#### ABOUT THIS TASK
How many lines of the data contain the string "MINV"? Write the number and nothing more.

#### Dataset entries
--- config.mk ---
export PLATFORM = sky130hd
export DESIGN_NAME = cnn_mac_acc_sat_flat
export DESIGN_NICKNAME = d
export VERILOG_FILES = /design/src/rtl/cnn_mac_acc_sat_if.sv /design/src/rtl/cnn_mac_acc_sat.sv /design/src/flat_wrapper.sv
export SDC_FILE = /design/constraint.sdc
export NUM_CORES = 1
export LEC_CHECK = 0
export ABC_AREA = 1
export BUFFER_PORTS_ARGS = -buffer_cell sky130_fd_sc_hd__buf_2
export CAP_MARGIN = 20
export CORE_MARGIN = 2
export CORE_UTILIZATION = 50
export DETAILED_ROUTE_END_ITERATION = 16
export GPL_ROUTABILITY_DRIVEN = 0
export PLACE_DENSITY = 0.73
export SLEW_MARGIN = 20
export SYNTH_ARGS = -nofsm -noshare
export SYNTH_HDL_FRONTEND = slang
export SYNTH_SLANG_ARGS = --single-unit
export TNS_END_PERCENT = 30
--- constraint.sdc ---
create_clock -name ap_clk -period 6.4 [get_ports ap_clk]
set_input_delay 0.64 -clock ap_clk [delete_from_list [all_inputs] [get_ports ap_clk]]
set_output_delay 0.64 -clock ap_clk [all_outputs]
set_load 0.05 [all_outputs]
--- src/rtl/cnn_mac_acc_sat_if.sv ---
// Product-in / feature-out stream bundle for the conv MAC accumulator.
// master = upstream/downstream environment, slave = accumulator.
interface cnn_mac_acc_sat_if #(
    parameter int PROD_W = 25,
    parameter int OUT_W  = 14
);
    logic signed [PROD_W-1:0] prod_dat;
    logic                     prod_vld;
    logic                     prod_rdy;
    logic signed [OUT_W-1:0]  out_dat;
    logic                     out_vld;
    logic                     out_rdy;

    modport master (
        output prod_dat, prod_vld, out_rdy,
        input  prod_rdy, out_dat, out_vld
    );

    modport slave (
        input  prod_dat, prod_vld, out_rdy,
        output prod_rdy, out_dat, out_vld
    );
endinterface

--- src/rtl/cnn_mac_acc_sat.sv ---
// Window accumulator: sum ACC_LEN products, round-half-up rescale, saturate.
// Optional CNN_ACC_RELU_EN clamps negative results to zero after saturation.
module cnn_mac_acc_sat #(
    parameter int PROD_W     = 25,
    parameter int ACC_W      = 32,
    parameter int ACC_LEN    = 25,
    parameter int FRAC_SHIFT = 10,
    parameter int OUT_W      = 14
) (
    input  logic ap_clk,
    input  logic ap_rst,
    cnn_mac_acc_sat_if.slave s,
    output logic sat_flag,
    output logic busy
);
    localparam int CW = (ACC_LEN > 1) ? $clog2(ACC_LEN) : 1;
    localparam logic [CW-1:0] LAST = CW'(ACC_LEN - 1);

    localparam logic signed [ACC_W:0] HALF =
        {{ACC_W{1'b0}}, 1'b1} << (FRAC_SHIFT - 1);
    localparam logic signed [ACC_W:0] MAXV =
        (ACC_W+1)'((64'sd1 <<< (OUT_W - 1)) - 64'sd1);
    localparam logic signed [ACC_W:0] MINV = -MAXV - 1;

    typedef enum logic {ACC, OUT} state_t;

    state_t                   state, state_n;
    logic signed [ACC_W-1:0]  acc, acc_n;
    logic        [CW-1:0]     cnt, cnt_n;
    logic signed [OUT_W-1:0]  dat, dat_n;
    logic                     sat_n;

    logic                     accept;
    logic signed [ACC_W-1:0]  sum;
    logic signed [ACC_W:0]    rsum;
    logic signed [ACC_W:0]    rsh;
    logic signed [OUT_W-1:0]  res;
    logic                     clip;

    assign accept = s.prod_vld && (state == ACC);

    assign sum = acc + {{(ACC_W-PROD_W){s.prod_dat[PROD_W-1]}},
                        s.prod_dat};

    // One extra bit so adding the half-LSB can never wrap.
    assign rsum = {sum[ACC_W-1], sum} + HALF;
    assign rsh  = rsum >>> FRAC_SHIFT;

    always_comb begin
        res  = rsh[OUT_W-1:0];
        clip = 1'b0;
        if (rsh > MAXV) begin
            res  = MAXV[OUT_W-1:0];
            clip = 1'b1;
        end else if (rsh < MINV) begin
            res  = MINV[OUT_W-1:0];
`ifdef CNN_ACC_RELU_EN
            clip = 1'b0;
`else
            clip = 1'b1;
`endif
        end
`ifdef CNN_ACC_RELU_EN
        if (res[OUT_W-1]) res = '0;
`endif
    end

    always_comb begin
        state_n = state;
        acc_n   = acc;
        cnt_n   = cnt;
        dat_n   = dat;
        sat_n   = sat_flag;
        unique case (state)
            ACC: begin
                if (accept) begin
                    if (cnt == LAST) begin
                        dat_n   = res;
                        sat_n   = sat_flag | clip;
                        acc_n   = '0;
                        cnt_n   = '0;
                        state_n = OUT;
                    end else begin
                        acc_n = sum;
                        cnt_n = cnt + CW'(1);
                    end
                end
            end
            OUT: begin
                if (s.out_rdy) state_n = ACC;
            end
        endcase
    end

    always_ff @(posedge ap_clk or posedge ap_rst) begin
        if (ap_rst) begin
            state    <= ACC;
            acc      <= '0;
            cnt      <= '0;
            dat      <= '0;
            sat_flag <= 1'b0;
        end else begin
            state    <= state_n;
            acc      <= acc_n;
            cnt      <= cnt_n;
            dat      <= dat_n;
            sat_flag <= sat_n;
        end
    end

    assign s.prod_rdy = (state == ACC);
    assign s.out_vld  = (state == OUT);
    assign s.out_dat  = dat;
    assign busy       = (cnt != '0) || (state == OUT);
endmodule

--- src/flat_wrapper.sv ---
// flat-port wrapper written by rule: the top's interface ports become plain ports
module cnn_mac_acc_sat_flat 
#(
    parameter int PROD_W     = 25,
    parameter int ACC_W      = 32,
    parameter int ACC_LEN    = 25,
    parameter int FRAC_SHIFT = 10,
    parameter int OUT_W      = 14
)
  (ap_clk, ap_rst, sat_flag, busy, s_prod_dat, s_prod_vld, s_out_rdy, s_prod_rdy, s_out_dat, s_out_vld);
  cnn_mac_acc_sat_if #(.PROD_W(PROD_W), .OUT_W(OUT_W)) s_i ();
  input  logic ap_clk;
  input  logic ap_rst;
  output logic sat_flag;
  output logic busy;
  input wire logic [$bits(s_i.prod_dat)-1:0] s_prod_dat;
  input wire logic [$bits(s_i.prod_vld)-1:0] s_prod_vld;
  input wire logic [$bits(s_i.out_rdy)-1:0] s_out_rdy;
  output wire logic [$bits(s_i.prod_rdy)-1:0] s_prod_rdy;
  output wire logic [$bits(s_i.out_dat)-1:0] s_out_dat;
  output wire logic [$bits(s_i.out_vld)-1:0] s_out_vld;
  assign s_i.prod_dat = s_prod_dat;
  assign s_i.prod_vld = s_prod_vld;
  assign s_i.out_rdy = s_out_rdy;
  assign s_prod_rdy = s_i.prod_rdy;
  assign s_out_dat = s_i.out_dat;
  assign s_out_vld = s_i.out_vld;
  cnn_mac_acc_sat #(.PROD_W(PROD_W), .ACC_W(ACC_W), .ACC_LEN(ACC_LEN), .FRAC_SHIFT(FRAC_SHIFT), .OUT_W(OUT_W)) u_core (.ap_clk(ap_clk), .ap_rst(ap_rst), .s(s_i), .sat_flag(sat_flag), .busy(busy));
endmodule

#### TASK SOLUTION
3